> [Task statement]:
Look through the entries below. Say how many lines include "included", with nothing added.

╭─ Exercise inputs

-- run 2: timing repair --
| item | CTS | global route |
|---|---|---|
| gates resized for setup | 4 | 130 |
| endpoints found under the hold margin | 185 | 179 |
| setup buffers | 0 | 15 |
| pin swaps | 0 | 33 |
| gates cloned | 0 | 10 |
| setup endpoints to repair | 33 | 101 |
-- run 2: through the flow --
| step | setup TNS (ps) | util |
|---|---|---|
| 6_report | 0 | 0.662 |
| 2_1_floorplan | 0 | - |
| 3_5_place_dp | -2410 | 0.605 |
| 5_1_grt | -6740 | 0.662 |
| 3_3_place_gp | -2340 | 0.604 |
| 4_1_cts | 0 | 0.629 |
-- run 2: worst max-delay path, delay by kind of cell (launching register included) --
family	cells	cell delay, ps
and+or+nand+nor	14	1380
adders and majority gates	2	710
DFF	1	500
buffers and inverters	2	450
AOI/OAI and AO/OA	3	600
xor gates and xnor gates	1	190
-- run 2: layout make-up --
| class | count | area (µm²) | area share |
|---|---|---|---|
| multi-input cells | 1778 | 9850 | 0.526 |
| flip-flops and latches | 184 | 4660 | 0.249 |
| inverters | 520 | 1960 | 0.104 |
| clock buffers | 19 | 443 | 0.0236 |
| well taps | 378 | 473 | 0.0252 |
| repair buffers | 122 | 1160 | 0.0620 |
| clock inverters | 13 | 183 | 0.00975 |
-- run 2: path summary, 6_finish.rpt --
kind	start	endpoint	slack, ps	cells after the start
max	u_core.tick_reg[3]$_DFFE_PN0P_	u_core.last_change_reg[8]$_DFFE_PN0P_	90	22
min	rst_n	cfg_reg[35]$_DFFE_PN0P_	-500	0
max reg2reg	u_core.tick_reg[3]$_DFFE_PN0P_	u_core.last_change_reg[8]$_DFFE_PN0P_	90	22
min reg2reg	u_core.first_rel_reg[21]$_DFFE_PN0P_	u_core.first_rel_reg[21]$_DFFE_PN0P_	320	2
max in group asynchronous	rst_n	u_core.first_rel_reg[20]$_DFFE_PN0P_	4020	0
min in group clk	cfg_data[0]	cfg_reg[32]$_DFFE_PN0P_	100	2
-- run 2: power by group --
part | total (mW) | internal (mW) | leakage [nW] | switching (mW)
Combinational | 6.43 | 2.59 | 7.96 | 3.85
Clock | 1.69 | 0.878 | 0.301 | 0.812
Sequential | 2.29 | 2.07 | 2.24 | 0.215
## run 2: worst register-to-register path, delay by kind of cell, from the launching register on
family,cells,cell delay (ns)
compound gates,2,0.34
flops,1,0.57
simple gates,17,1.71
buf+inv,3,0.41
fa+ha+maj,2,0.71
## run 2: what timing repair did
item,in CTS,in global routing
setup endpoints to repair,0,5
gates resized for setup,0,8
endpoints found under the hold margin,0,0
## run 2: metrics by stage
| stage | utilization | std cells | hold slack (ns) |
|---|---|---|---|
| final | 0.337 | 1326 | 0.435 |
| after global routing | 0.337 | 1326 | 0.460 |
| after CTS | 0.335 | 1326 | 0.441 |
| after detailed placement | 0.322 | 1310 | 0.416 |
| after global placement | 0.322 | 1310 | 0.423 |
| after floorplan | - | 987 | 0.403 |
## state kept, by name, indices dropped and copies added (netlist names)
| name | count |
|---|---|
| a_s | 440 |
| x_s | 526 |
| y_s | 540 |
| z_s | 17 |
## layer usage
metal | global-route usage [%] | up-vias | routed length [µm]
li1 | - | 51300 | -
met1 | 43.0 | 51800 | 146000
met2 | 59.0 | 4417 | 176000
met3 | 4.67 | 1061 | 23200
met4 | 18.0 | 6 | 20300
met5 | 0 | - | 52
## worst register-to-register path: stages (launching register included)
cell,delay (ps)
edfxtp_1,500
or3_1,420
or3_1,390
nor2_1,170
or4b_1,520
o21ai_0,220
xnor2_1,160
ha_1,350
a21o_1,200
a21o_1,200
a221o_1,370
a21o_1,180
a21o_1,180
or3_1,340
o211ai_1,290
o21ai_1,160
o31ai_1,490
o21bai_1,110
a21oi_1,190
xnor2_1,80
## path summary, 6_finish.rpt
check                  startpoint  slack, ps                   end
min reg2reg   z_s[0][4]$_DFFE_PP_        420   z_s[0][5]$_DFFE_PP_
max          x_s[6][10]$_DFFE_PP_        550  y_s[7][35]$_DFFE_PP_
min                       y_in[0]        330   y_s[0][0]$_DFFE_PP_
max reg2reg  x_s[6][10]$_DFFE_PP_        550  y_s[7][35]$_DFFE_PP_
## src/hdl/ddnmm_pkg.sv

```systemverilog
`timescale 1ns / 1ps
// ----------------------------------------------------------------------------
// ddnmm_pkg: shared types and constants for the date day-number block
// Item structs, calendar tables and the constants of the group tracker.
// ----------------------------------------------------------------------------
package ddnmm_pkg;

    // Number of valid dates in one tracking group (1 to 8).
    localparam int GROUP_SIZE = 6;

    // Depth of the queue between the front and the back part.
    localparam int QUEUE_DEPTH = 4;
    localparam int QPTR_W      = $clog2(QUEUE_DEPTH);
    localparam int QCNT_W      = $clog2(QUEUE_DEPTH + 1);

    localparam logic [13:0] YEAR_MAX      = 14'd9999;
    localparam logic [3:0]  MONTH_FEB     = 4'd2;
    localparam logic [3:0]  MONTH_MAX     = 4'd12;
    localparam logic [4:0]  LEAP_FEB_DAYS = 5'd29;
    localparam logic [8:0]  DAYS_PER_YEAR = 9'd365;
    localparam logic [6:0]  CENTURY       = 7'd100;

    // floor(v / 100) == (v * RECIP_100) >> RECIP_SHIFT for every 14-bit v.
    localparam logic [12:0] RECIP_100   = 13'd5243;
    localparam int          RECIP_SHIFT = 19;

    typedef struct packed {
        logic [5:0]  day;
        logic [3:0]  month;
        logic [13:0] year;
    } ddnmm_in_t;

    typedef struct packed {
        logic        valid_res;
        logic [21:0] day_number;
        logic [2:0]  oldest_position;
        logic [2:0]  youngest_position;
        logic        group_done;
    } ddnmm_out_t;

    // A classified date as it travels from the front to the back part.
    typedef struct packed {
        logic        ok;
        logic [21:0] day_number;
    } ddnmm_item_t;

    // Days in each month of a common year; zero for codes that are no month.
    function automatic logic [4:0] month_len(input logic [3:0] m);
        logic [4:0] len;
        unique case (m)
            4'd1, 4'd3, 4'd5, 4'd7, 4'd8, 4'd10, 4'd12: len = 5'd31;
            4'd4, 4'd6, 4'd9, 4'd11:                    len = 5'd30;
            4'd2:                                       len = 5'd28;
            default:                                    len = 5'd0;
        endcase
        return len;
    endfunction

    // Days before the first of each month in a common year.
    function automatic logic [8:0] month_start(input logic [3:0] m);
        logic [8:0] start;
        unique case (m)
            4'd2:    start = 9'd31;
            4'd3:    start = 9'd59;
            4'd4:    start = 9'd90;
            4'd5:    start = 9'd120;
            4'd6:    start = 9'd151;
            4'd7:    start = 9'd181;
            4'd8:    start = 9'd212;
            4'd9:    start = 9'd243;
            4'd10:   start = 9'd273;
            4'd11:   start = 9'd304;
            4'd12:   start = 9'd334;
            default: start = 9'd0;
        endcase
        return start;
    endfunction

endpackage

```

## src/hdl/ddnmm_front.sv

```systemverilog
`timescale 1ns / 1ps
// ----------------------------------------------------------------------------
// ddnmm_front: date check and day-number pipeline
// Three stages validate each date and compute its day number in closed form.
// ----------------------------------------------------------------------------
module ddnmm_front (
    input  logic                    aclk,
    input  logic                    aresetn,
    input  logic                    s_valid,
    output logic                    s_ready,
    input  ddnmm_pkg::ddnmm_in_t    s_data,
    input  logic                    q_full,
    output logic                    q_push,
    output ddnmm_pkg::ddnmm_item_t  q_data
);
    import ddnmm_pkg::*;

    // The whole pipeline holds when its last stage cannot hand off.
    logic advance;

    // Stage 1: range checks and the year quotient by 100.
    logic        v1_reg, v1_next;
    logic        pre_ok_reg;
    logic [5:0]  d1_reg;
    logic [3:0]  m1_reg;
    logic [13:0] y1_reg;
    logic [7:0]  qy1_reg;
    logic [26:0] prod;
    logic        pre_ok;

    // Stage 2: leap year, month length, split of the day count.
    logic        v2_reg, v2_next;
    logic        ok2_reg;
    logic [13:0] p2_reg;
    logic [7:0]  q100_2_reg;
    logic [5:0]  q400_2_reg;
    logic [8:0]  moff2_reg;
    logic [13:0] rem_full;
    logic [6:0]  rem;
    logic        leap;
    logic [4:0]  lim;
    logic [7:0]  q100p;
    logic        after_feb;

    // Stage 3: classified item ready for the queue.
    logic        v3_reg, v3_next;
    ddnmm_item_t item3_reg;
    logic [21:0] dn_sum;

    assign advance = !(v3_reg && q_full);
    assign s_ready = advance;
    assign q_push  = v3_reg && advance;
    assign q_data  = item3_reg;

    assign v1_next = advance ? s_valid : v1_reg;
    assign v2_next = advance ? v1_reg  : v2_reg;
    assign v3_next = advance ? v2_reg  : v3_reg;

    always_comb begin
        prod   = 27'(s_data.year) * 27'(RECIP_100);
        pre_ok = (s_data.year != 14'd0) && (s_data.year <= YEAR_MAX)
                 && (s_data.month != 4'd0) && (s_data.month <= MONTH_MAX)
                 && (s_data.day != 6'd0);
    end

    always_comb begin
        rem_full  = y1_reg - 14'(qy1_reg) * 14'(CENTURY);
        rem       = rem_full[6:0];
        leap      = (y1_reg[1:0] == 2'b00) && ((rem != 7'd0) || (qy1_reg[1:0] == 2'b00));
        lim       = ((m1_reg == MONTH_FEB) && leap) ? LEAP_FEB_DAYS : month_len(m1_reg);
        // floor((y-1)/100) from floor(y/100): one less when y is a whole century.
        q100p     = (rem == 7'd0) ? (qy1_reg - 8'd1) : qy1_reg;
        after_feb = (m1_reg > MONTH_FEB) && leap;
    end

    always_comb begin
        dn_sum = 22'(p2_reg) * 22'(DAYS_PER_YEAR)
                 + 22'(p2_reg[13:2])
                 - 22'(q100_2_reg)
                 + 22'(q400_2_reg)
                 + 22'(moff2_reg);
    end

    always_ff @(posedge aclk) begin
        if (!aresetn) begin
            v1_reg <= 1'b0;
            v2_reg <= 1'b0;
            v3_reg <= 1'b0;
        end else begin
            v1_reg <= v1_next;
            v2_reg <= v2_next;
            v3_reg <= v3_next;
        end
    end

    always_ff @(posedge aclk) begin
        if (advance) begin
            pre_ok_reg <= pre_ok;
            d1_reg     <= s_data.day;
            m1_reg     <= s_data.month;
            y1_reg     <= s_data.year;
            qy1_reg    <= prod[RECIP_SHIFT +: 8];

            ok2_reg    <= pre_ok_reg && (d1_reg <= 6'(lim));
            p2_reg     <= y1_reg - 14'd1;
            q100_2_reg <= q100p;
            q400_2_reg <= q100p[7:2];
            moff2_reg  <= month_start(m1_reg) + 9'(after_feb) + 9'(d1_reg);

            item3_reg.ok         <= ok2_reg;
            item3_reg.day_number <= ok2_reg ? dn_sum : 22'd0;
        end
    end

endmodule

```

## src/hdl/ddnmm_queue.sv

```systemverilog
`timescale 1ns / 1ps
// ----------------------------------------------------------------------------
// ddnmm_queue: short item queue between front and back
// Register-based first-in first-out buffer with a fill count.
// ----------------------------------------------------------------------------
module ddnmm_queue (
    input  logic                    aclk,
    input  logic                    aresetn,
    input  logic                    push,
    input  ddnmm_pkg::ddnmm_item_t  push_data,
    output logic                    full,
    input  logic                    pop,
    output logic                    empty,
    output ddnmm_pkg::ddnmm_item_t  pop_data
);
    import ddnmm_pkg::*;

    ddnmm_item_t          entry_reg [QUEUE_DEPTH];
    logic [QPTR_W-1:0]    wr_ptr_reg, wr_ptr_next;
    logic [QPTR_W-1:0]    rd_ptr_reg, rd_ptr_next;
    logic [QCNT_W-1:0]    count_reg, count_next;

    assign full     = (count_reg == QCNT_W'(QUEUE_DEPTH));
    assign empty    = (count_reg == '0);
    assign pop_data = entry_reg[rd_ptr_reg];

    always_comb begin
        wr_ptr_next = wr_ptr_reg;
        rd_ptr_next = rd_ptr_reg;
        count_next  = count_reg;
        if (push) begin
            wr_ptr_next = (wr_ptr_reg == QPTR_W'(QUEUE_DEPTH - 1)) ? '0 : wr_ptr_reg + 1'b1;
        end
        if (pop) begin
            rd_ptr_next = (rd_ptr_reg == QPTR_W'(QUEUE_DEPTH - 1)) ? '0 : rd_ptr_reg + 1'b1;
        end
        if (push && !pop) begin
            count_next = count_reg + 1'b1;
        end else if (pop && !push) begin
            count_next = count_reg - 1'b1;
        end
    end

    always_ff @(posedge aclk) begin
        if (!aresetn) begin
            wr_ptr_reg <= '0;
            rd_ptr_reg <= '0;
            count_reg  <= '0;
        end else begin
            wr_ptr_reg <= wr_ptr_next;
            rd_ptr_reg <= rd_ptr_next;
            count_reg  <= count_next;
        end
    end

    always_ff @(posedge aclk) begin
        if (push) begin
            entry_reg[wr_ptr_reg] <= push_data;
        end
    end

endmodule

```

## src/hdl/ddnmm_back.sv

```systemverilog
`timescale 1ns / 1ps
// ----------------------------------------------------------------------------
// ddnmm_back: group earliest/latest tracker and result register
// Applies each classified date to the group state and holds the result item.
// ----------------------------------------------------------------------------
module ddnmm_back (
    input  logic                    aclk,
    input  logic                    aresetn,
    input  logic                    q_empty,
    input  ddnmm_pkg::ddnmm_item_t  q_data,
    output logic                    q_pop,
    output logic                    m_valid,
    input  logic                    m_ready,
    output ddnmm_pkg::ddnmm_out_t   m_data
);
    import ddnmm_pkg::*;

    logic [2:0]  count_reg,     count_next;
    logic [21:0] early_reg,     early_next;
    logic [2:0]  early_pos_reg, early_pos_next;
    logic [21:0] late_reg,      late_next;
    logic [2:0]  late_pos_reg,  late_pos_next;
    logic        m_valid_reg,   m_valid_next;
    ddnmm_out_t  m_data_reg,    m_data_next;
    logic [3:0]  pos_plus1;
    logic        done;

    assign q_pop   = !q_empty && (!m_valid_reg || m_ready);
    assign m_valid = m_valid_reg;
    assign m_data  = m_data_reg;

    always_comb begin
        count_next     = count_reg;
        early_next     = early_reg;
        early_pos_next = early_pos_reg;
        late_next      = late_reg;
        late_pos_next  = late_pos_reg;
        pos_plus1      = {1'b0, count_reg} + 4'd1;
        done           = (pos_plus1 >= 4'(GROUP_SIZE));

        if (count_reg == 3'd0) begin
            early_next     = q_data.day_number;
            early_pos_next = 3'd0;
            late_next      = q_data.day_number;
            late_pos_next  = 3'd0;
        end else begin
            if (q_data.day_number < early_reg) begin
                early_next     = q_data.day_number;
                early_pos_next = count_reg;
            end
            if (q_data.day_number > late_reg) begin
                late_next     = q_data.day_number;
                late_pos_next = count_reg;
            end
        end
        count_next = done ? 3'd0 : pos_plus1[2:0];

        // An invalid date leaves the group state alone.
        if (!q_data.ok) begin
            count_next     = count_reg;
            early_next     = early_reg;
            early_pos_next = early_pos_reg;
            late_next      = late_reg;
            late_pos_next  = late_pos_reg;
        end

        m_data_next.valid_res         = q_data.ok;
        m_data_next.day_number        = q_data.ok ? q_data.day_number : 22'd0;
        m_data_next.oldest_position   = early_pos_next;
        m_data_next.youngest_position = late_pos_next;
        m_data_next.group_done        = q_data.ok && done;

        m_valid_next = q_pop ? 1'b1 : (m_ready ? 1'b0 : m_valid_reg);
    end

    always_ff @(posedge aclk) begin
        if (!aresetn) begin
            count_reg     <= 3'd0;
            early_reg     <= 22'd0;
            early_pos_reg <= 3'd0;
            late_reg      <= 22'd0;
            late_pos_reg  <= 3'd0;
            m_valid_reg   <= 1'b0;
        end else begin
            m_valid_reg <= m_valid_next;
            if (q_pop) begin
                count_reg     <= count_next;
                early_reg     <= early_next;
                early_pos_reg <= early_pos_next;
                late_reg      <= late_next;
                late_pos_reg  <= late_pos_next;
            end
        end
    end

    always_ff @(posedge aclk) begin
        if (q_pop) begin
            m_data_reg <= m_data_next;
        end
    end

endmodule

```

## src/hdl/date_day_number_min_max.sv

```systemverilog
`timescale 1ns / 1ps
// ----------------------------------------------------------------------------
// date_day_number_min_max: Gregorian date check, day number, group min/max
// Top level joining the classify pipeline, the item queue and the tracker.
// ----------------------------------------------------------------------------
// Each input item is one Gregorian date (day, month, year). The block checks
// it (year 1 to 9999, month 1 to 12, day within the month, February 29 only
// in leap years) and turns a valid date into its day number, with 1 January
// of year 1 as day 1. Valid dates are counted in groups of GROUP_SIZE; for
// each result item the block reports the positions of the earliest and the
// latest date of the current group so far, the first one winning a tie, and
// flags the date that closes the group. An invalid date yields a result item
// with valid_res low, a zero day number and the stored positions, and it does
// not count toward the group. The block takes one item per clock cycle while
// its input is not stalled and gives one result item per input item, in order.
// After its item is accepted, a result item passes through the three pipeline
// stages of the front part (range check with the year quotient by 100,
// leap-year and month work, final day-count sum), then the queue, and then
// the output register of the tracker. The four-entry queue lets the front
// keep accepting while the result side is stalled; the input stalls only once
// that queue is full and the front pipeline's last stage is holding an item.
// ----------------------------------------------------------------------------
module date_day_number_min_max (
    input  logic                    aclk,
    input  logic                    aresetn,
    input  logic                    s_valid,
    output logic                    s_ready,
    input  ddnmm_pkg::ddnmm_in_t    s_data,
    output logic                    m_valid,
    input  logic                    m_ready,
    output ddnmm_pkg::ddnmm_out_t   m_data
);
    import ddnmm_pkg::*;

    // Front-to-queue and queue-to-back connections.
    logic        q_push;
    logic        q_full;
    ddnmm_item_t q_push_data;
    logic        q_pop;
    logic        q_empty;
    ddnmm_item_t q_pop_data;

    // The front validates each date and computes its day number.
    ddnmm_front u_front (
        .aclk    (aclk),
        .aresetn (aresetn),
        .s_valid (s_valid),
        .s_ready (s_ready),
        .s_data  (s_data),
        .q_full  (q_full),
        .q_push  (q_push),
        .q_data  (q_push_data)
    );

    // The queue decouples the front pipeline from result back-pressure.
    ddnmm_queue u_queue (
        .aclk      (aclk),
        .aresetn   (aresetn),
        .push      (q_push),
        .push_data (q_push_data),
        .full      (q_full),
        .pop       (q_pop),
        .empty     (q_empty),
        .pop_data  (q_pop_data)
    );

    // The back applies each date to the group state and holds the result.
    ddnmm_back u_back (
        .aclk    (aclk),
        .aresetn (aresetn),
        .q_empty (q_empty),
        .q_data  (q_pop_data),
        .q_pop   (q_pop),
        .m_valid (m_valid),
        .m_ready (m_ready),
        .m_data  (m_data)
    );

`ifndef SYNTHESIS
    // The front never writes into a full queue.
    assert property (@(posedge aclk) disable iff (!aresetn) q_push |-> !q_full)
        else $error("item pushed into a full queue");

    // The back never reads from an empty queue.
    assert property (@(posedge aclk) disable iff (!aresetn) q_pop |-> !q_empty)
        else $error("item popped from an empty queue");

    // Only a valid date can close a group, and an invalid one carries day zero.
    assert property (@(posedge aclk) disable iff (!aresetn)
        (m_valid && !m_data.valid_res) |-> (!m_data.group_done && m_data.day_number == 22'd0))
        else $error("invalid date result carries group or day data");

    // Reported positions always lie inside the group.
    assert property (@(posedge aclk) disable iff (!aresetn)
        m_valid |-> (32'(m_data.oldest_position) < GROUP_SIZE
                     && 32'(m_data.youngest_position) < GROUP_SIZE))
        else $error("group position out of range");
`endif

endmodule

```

╰─

> [Task answer]:
2